Level: All
This webinar will provide immigration practitioners with an overview of the current prosecutorial discretion landscape, approximately one year after the U.S. Supreme Court upheld the validity of the Mayorkas Memo. We will discuss trends in current DHS practices around its exercise of discretion, as well as strategies to advocate for and defend against the exercise of prosecutorial discretion in different types of cases.
Presenters
Kate Mahoney, Senior Staff Attorney - ILRC
Kate joined the ILRC as a Senior Staff Attorney in 2023 after over a decade of experience fighting deportation in a variety of roles. Kate believes that the movement for immigrants’ liberation must be led by those most impacted, and she is humbled and constantly learning from the courageous clients and advocates whom she supports. Kate specializes in complex removal defense on behalf of detained and non-detained clients, including challenging removability, motions to suppress, applications for relief before USCIS and the Executive Office for Immigration Review, and federal court litigation and appeals. Kate previously served as Legal Program Director at Dolores Street Community Services in San Francisco, where she worked closely with community partners in the Bay Area to coordinate and expand legal services for local residents facing deportation and immigration detention. In addition to direct representation, Kate also previously served as the Court-Appointed Special Monitor in Franco Gonzalez v. Holder, Case No. 10-2211 (C.D. Cal. 2010), and as a law clerk to the Honorable Dolly M. Gee in the Central District of California and at the San Francisco Immigration Court. Kate received her law degree from U.C. Hastings College of the Law and holds a Bachelor of Arts from Columbia University. She is admitted to practice in California, immigration courts and the Board of Immigration Appeals, the Northern District of California, and the Ninth Circuit Court of Appeals. She speaks Spanish and English.
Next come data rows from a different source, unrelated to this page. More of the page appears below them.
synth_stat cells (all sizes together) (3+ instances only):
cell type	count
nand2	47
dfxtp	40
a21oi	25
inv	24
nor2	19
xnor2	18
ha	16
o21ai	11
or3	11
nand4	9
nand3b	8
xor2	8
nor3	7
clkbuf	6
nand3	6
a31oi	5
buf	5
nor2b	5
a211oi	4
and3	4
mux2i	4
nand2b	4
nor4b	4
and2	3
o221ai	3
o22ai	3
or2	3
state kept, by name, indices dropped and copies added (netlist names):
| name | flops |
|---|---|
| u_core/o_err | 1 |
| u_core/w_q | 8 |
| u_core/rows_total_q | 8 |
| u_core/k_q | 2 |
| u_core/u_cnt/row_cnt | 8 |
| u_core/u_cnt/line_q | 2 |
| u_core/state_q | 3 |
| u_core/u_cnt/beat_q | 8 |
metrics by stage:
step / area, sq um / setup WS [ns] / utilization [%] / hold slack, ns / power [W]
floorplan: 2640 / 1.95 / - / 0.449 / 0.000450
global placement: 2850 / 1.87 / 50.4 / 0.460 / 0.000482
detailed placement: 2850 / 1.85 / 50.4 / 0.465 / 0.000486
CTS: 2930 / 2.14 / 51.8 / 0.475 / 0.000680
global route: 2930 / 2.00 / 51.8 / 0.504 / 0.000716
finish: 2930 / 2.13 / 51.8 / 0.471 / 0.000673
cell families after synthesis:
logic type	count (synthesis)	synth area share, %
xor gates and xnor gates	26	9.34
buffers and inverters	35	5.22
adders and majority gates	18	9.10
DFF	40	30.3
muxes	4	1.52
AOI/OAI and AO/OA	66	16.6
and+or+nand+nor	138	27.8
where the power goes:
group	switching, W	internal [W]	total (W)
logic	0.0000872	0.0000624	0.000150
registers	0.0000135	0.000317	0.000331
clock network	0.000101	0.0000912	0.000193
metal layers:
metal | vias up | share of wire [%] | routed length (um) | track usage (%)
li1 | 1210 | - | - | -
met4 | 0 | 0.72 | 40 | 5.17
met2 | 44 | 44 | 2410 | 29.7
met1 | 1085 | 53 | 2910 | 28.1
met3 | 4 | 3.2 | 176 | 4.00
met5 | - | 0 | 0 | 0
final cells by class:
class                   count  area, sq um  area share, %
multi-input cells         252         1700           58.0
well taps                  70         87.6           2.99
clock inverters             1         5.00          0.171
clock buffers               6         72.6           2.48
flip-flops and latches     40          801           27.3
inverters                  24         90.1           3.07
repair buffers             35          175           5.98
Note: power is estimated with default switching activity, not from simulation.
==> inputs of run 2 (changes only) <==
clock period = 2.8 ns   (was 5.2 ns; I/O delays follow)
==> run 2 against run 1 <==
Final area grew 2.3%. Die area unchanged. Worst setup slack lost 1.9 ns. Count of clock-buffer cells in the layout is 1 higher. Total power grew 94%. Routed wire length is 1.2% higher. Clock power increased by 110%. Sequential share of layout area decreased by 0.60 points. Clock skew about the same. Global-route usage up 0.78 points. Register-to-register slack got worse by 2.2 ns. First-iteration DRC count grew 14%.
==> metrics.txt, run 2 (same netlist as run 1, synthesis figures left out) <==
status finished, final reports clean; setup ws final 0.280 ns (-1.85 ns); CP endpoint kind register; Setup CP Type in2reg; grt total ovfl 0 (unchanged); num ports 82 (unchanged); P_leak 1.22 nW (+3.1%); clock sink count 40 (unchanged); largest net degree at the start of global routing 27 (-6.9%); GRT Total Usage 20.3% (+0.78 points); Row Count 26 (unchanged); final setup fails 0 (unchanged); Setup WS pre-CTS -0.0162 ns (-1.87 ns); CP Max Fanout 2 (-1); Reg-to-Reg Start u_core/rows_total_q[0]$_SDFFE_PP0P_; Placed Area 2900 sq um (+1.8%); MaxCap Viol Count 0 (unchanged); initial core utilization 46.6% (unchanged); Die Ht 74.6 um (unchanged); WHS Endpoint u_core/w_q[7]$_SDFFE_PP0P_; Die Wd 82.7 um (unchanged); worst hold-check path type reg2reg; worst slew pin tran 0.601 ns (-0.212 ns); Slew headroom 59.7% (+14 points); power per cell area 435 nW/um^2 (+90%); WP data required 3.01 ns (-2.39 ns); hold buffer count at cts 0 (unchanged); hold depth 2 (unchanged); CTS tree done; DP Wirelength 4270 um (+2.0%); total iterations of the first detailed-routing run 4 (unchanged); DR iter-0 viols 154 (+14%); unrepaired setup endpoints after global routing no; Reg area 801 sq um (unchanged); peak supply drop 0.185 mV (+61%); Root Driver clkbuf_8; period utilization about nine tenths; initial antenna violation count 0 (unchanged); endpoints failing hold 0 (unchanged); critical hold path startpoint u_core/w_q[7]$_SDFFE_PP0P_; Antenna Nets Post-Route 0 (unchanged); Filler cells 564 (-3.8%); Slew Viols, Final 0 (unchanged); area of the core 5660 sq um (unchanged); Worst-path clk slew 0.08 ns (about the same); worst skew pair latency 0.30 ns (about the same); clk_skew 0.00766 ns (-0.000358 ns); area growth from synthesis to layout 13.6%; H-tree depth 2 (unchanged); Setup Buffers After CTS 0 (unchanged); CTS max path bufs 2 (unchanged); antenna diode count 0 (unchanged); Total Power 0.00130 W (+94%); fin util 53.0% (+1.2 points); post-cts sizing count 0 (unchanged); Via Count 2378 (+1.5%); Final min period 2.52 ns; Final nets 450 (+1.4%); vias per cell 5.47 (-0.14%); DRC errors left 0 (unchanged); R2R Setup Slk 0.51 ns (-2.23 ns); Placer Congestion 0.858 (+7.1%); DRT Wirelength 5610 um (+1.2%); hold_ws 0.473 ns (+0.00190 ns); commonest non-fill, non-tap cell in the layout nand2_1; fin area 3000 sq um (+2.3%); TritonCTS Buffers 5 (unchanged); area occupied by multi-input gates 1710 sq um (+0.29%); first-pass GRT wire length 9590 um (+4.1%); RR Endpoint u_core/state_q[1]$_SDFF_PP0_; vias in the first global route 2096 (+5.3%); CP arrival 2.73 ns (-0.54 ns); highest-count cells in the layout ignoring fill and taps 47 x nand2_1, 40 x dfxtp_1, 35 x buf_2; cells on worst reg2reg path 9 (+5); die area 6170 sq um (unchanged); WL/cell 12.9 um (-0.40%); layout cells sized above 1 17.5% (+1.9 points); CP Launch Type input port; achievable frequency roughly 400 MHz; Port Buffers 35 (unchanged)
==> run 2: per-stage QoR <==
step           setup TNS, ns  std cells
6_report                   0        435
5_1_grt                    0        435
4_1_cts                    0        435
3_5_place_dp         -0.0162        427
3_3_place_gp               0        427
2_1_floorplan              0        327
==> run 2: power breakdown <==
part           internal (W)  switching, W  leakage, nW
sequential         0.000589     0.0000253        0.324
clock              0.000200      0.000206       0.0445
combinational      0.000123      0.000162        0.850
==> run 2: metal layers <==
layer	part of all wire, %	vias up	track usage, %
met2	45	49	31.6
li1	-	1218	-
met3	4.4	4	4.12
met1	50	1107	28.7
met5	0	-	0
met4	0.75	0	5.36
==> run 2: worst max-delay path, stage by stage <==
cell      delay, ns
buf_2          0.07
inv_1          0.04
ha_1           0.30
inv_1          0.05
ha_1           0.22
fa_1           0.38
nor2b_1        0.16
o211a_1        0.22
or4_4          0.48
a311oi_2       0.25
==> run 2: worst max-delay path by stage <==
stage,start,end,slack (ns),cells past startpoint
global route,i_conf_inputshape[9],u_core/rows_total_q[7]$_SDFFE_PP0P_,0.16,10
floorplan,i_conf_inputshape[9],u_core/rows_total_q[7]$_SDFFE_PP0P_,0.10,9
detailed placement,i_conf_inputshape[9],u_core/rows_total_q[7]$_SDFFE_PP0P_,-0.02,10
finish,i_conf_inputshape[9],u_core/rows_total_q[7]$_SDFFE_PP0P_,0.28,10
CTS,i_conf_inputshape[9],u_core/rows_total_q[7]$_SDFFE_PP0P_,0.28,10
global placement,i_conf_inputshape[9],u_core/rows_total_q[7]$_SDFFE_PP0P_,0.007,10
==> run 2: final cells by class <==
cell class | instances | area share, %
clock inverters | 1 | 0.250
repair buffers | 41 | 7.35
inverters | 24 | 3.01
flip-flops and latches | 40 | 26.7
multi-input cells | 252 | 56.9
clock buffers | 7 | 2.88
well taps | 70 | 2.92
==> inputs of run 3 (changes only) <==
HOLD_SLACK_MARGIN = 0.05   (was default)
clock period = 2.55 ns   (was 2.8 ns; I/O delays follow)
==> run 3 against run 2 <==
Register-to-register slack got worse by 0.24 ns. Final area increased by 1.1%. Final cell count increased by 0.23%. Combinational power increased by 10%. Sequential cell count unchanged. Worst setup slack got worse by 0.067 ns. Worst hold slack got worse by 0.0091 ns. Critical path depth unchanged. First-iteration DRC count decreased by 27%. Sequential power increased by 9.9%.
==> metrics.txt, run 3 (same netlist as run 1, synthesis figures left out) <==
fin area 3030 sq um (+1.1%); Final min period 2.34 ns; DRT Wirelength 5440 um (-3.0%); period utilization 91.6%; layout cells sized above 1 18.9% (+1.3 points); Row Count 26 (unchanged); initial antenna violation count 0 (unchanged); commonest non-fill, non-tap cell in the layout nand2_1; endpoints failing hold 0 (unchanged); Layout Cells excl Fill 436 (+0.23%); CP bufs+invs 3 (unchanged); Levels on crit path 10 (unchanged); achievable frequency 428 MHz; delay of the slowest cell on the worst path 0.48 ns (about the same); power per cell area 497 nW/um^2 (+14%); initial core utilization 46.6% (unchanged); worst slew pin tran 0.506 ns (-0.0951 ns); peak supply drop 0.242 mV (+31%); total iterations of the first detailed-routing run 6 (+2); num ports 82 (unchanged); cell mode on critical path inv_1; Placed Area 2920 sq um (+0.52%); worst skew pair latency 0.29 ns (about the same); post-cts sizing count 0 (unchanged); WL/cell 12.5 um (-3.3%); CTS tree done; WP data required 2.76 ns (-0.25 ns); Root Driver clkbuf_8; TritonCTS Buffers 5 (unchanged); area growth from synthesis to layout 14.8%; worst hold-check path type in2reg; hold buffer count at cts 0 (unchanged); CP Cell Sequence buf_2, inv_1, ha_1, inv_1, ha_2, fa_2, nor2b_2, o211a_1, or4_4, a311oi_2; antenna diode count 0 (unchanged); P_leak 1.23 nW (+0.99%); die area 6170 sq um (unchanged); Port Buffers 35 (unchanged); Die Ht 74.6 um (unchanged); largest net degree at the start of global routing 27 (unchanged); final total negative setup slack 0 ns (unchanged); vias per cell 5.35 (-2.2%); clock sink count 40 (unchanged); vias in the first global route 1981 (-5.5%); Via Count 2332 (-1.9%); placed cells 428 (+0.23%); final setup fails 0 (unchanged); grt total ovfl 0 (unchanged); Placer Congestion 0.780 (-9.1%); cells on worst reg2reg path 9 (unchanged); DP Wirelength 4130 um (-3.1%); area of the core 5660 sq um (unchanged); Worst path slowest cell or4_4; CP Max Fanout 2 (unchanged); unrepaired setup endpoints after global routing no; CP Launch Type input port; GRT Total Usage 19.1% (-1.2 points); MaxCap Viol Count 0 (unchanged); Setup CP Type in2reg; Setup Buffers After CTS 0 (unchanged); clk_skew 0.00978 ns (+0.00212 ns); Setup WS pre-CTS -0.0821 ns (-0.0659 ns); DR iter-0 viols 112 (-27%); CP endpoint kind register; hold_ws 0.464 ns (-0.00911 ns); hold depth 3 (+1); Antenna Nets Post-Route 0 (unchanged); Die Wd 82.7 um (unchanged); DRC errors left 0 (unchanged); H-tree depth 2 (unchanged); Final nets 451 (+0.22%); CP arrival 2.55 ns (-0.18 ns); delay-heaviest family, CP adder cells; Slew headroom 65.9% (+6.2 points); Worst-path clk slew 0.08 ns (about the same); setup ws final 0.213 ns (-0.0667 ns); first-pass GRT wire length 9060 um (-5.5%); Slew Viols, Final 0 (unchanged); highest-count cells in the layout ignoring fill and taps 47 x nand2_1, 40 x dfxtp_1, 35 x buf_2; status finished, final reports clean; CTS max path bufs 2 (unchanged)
Jehan Laner, Senior Staff Attorney - ILRC
Growing up in a family and community of immigrants, Jehan is deeply committed to defending the human rights of all people. Jehan joined the ILRC in June 2022. Prior to joining the ILRC, Jehan represented detained and non-detained immigrants in removal proceedings at Pangea Legal Services and as an Immigration Legal Fellow with Community Legal Services in East Palo Alto. Jehan also fought for policies to disentangle local law enforcement from immigration enforcement, as a Ford Fellow with Advancing Justice – Asian Law Caucus’s Criminal Justice Reform program. Jehan received her J.D. from New York University Law School. During law school, Jehan was a student advocate for two years in the Immigrant Rights Clinic where she defended immigrants facing deportation. In the clinic, she represented asylum seekers in immigration court in New York and Texas and co-authored amicus briefs before the Eighth Circuit and Board of Immigration Appeals. Jehan speaks Spanish fluently.
Jennifer Canales-Pelaez, Texas Policy Attorney & Strategist - ILRC
Jennefer joined the ILRC in 2022. Jennefer has advocated for immigrant rights from the age of 11 when she advocated for her father’s immigration status to the President at the time, George W. Bush. Although her father was ultimately deported, Jennefer dedicated her life and career to ensuring that no one else experiences the trauma she felt at the age of 11. She graduated from Occidental College with a B.A. in Sociology in 2012 and earned her Juris Doctor from Southwestern Law School in 2016. Jennefer is a member of the State Bar of Texas and California. She is also admitted in the Ninth Circuit Court of Appeals. Jennefer has been involved with ICE out of LA, Southwestern Immigration Law Clinic, National Immigration Law Center (NILC), Esperanza Immigrant Rights Project, Immigrant Defenders Law Center (IMMDEF), Coalition for Humane Immigrant Rights (CHIRLA) and worked with the Los Angeles Immigration Court. Jennefer is a former board member and co-president of the National Lawyers Guild-LA Chapter, former Apen Ideas Scholar and KIPP Accelerator. After moving back to her hometown, Houston, Texas in 2019, she represented survivors of gender-based violence at Tahirih Justice Center prior to joining the ILRC. Jennefer was nominated as one of Houston’s Unsung Heros in 2020 and is a current KIPP Texas board member.